Items from a dataset:
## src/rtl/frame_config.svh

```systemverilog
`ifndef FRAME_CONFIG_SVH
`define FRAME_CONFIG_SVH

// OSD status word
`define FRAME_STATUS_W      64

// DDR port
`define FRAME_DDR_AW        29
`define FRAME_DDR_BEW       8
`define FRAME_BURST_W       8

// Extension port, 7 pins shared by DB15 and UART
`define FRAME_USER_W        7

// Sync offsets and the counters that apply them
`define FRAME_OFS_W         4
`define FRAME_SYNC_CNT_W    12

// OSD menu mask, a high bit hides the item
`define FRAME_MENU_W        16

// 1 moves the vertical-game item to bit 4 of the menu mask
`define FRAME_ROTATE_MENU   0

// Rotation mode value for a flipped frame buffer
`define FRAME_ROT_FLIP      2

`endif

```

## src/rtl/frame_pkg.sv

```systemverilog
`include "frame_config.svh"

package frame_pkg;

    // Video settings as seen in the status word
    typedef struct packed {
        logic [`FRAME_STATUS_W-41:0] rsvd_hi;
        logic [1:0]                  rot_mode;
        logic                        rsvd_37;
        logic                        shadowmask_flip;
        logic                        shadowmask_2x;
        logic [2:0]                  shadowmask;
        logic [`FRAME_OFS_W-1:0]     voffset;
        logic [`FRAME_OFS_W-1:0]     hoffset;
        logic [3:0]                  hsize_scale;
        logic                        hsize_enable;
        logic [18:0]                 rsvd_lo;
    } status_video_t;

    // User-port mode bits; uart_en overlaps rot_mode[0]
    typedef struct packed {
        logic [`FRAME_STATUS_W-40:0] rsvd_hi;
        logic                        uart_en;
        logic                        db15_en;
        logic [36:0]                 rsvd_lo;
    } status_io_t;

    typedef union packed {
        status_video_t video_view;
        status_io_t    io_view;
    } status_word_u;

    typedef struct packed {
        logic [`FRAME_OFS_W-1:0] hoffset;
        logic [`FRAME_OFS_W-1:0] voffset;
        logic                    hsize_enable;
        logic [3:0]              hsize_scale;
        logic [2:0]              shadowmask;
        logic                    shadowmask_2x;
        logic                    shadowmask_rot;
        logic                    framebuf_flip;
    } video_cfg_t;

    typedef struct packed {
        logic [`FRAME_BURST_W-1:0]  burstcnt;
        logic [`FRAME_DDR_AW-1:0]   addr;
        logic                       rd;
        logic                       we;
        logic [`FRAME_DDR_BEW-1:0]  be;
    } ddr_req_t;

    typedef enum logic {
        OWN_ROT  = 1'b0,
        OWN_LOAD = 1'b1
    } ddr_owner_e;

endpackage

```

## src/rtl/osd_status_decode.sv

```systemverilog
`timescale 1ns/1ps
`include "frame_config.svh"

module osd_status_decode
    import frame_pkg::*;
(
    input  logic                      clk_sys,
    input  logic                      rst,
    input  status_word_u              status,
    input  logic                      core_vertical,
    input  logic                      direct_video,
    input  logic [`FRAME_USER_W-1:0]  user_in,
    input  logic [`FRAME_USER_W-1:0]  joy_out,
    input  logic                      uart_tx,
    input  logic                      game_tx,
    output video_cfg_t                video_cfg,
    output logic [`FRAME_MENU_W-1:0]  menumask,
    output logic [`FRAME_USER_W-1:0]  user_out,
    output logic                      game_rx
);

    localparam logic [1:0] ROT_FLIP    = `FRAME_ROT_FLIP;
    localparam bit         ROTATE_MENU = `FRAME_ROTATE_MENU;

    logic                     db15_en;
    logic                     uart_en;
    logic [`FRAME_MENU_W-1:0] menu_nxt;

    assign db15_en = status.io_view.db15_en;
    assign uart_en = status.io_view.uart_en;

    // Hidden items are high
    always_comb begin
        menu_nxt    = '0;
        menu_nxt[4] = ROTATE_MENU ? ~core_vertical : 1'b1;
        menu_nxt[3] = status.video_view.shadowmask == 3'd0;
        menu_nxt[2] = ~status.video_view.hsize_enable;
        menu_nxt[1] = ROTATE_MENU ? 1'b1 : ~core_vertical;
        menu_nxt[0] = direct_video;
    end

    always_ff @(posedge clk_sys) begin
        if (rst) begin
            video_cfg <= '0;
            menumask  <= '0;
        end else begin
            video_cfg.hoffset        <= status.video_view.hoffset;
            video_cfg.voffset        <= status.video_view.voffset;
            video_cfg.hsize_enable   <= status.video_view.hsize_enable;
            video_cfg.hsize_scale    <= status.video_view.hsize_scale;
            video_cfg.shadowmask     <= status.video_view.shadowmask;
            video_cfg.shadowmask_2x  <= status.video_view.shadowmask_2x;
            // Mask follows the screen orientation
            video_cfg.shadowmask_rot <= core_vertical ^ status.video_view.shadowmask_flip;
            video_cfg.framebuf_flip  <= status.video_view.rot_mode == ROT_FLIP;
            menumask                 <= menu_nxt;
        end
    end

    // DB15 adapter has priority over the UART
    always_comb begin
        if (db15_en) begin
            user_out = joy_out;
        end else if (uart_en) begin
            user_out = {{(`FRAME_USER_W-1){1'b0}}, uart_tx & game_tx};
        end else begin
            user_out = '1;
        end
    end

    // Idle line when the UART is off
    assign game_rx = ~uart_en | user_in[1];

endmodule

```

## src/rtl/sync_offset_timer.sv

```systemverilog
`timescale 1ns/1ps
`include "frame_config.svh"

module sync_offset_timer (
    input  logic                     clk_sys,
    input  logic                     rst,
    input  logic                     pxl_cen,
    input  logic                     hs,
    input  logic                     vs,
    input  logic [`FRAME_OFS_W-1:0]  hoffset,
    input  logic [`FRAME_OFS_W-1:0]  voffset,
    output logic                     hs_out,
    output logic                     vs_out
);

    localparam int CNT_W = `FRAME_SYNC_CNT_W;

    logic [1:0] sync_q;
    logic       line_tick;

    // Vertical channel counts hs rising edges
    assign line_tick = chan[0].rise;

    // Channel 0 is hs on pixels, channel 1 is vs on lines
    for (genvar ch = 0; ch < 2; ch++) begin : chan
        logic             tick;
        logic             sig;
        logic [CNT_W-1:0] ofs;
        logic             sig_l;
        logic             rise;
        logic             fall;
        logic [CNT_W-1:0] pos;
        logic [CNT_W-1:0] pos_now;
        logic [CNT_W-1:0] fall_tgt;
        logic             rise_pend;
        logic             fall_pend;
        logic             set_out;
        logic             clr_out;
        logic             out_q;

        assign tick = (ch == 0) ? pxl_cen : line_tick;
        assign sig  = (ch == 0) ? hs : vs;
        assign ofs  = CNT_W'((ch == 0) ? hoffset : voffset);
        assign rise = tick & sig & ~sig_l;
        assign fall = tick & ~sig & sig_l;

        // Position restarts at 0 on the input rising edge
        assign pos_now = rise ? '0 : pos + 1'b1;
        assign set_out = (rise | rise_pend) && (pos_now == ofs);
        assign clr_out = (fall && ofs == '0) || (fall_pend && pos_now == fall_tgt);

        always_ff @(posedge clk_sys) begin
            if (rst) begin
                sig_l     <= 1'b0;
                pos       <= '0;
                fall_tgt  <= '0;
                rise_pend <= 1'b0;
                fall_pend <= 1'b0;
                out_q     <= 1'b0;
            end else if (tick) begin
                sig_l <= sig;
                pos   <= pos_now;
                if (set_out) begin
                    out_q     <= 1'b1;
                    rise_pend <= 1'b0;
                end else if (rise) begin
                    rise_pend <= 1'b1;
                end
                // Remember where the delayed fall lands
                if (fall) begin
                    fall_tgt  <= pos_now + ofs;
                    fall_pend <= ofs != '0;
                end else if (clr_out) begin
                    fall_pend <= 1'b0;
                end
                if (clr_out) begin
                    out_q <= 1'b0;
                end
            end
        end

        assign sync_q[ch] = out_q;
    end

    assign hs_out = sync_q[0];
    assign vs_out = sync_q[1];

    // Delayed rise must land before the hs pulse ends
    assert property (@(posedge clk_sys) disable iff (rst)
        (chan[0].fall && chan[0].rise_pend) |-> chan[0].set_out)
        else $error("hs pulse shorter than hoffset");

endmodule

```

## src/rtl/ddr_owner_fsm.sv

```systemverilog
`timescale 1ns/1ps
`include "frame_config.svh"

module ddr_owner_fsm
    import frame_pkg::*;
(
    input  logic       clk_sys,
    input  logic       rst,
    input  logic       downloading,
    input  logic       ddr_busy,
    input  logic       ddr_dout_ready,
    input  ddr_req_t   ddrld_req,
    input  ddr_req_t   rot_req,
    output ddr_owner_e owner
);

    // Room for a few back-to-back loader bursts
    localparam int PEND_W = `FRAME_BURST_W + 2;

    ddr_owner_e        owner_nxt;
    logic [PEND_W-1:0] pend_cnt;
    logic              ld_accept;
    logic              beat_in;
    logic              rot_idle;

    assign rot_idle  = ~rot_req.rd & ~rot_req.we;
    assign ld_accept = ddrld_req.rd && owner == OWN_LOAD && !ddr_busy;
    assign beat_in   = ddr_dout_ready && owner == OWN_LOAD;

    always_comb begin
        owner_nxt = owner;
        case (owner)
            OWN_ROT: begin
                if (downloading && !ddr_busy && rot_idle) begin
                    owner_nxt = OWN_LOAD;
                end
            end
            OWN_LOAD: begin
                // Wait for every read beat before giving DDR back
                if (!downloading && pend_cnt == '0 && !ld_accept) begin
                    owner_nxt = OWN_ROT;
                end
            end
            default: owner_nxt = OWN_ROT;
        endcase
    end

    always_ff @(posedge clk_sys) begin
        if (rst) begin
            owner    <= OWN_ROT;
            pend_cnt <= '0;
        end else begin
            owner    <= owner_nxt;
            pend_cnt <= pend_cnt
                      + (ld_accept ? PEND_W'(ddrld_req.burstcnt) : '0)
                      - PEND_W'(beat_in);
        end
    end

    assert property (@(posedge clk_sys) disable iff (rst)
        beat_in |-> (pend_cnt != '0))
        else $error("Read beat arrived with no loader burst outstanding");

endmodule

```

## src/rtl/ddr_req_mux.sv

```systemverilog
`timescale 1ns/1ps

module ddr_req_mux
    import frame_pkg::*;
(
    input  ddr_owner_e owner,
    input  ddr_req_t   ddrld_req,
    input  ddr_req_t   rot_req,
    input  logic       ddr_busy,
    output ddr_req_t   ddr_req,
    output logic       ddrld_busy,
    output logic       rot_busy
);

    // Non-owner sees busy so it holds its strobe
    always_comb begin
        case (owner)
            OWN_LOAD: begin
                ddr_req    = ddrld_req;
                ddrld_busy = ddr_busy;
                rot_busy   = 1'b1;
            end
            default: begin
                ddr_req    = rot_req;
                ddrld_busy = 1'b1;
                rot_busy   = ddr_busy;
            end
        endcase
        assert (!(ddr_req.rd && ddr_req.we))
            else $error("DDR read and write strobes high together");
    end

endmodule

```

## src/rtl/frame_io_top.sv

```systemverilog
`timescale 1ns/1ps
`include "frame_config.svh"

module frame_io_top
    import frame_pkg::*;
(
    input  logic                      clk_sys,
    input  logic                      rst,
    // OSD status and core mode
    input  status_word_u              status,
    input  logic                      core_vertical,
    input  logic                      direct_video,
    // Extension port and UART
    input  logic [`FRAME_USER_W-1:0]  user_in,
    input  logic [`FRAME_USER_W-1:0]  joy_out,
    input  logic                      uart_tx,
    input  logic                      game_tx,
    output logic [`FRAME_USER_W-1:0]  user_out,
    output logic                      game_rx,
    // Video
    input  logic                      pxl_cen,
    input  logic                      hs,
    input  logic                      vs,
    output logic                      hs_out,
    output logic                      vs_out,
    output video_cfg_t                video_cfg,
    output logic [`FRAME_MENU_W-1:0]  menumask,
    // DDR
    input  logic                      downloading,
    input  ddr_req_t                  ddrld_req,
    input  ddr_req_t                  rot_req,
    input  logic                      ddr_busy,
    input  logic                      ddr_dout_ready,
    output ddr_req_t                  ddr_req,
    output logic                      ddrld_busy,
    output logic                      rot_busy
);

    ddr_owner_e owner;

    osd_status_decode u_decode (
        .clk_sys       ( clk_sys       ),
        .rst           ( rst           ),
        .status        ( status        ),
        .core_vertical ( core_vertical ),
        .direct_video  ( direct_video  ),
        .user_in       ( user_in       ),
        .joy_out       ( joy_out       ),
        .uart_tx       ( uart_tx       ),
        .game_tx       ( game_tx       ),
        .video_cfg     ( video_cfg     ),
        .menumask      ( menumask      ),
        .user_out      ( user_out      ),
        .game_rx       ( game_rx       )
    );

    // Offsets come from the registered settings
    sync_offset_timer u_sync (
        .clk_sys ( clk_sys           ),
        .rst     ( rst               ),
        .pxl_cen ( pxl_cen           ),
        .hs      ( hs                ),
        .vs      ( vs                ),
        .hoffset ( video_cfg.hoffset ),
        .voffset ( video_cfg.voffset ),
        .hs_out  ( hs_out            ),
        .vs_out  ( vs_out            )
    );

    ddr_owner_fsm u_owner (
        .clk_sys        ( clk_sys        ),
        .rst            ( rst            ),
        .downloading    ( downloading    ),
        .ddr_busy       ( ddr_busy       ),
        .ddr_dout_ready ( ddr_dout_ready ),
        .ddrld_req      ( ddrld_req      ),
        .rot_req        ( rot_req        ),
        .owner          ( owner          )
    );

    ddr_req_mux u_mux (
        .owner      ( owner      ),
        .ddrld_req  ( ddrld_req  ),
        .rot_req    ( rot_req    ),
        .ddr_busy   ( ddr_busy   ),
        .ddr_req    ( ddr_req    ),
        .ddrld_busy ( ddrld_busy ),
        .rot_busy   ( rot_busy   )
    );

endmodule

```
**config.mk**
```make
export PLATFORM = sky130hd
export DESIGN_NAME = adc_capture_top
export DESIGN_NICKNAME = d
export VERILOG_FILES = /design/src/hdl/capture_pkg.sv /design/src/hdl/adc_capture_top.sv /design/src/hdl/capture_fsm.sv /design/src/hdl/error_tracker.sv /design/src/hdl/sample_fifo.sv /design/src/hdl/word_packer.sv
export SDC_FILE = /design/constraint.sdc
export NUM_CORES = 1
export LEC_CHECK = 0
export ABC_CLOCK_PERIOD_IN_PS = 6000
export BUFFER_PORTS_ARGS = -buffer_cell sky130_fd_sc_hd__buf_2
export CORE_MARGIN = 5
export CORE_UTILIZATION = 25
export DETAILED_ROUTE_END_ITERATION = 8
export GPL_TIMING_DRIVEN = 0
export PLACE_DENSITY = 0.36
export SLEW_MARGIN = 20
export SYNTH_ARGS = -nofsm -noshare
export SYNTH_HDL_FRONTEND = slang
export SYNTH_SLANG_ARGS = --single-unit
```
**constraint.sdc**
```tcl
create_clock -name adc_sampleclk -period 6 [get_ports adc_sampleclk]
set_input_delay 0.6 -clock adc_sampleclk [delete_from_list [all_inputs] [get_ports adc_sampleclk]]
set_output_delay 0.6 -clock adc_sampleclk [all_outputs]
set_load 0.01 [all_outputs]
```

§ TO DO
Could you copy every line from the records that has "menumask" in it?

§ YOUR RESPONSE
    output logic [`FRAME_MENU_W-1:0]  menumask,
            menumask  <= '0;
            menumask                 <= menu_nxt;
    output logic [`FRAME_MENU_W-1:0]  menumask,
        .menumask      ( menumask      ),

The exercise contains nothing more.